Experience the irresistible taste of Panang curry with this easy recipe. Juicy chicken, colorful bell peppers, and aromatic Thai basil come together in a creamy coconut milk and curry paste sauce, delivering a delightful and flavorful meal.
Heat 2 tablespoons olive oil in a large wok over medium-high heat.
Add 1 small white onion,1 red bell pepper, and 1 green bell pepper, and cook for 5 minutes or until the vegetables have softened.
Add 2 cloves garlic, and cook for 30 seconds. Set the vegetables aside.

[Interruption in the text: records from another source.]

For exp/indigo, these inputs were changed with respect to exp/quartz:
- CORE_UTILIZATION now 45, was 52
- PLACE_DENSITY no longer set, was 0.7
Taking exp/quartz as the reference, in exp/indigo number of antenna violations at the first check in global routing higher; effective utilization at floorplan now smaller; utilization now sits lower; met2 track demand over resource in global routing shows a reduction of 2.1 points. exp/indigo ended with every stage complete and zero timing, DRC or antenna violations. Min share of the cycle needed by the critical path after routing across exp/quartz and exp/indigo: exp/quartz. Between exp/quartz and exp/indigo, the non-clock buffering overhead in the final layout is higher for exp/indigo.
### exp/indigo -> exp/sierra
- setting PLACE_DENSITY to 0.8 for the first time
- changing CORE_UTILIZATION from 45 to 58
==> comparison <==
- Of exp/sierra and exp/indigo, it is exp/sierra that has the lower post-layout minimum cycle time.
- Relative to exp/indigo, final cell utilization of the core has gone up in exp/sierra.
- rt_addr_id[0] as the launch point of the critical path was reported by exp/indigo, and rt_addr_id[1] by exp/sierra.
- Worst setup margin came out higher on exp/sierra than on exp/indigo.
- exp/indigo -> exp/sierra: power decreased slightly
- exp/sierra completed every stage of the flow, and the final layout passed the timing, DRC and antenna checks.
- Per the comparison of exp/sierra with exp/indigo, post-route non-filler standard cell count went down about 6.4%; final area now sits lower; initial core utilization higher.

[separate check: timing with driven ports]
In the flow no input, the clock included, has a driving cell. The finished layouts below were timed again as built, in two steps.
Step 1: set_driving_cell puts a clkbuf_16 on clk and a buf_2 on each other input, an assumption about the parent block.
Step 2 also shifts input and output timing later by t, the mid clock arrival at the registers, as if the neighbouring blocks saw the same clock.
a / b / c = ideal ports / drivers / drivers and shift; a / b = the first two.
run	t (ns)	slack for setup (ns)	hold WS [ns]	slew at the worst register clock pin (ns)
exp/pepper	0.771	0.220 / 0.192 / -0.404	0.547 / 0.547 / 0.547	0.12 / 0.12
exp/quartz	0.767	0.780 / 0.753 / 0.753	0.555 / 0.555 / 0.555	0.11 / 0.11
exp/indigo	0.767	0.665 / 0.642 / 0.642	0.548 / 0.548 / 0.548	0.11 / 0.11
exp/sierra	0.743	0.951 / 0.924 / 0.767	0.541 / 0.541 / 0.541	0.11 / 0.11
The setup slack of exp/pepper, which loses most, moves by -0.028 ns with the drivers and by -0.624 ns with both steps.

Add the cut 1 ½ pounds boneless skinless chicken thighs, to the wok and more oil if needed. Cook until the chicken is browned on the outside. It will fully cook in the sauce later. Set the chicken aside.
Returning to the wok, scoop 4 ounces Panang curry paste into the wok and stir to release the oils from the paste.
Stir the cooked vegetables and chicken into the paste. Continue cooking it for a minute more.
Stir in 1 tablespoon peanut butter, 2 tablespoons brown sugar, 1 tablespoon fish sauce and the juice of 1/2 lime,.
Continue to cook and stir regularly for 3 minutes.
Lower the heat to medium and pour in 14 ounces coconut milk,. Whisk to combine.
Let it cook for 5-7 minutes or until the chicken is fully cooked and the sauce has slightly thickened.
Add the 1/4 cup Thai basil leaves or sweet basil right before serving.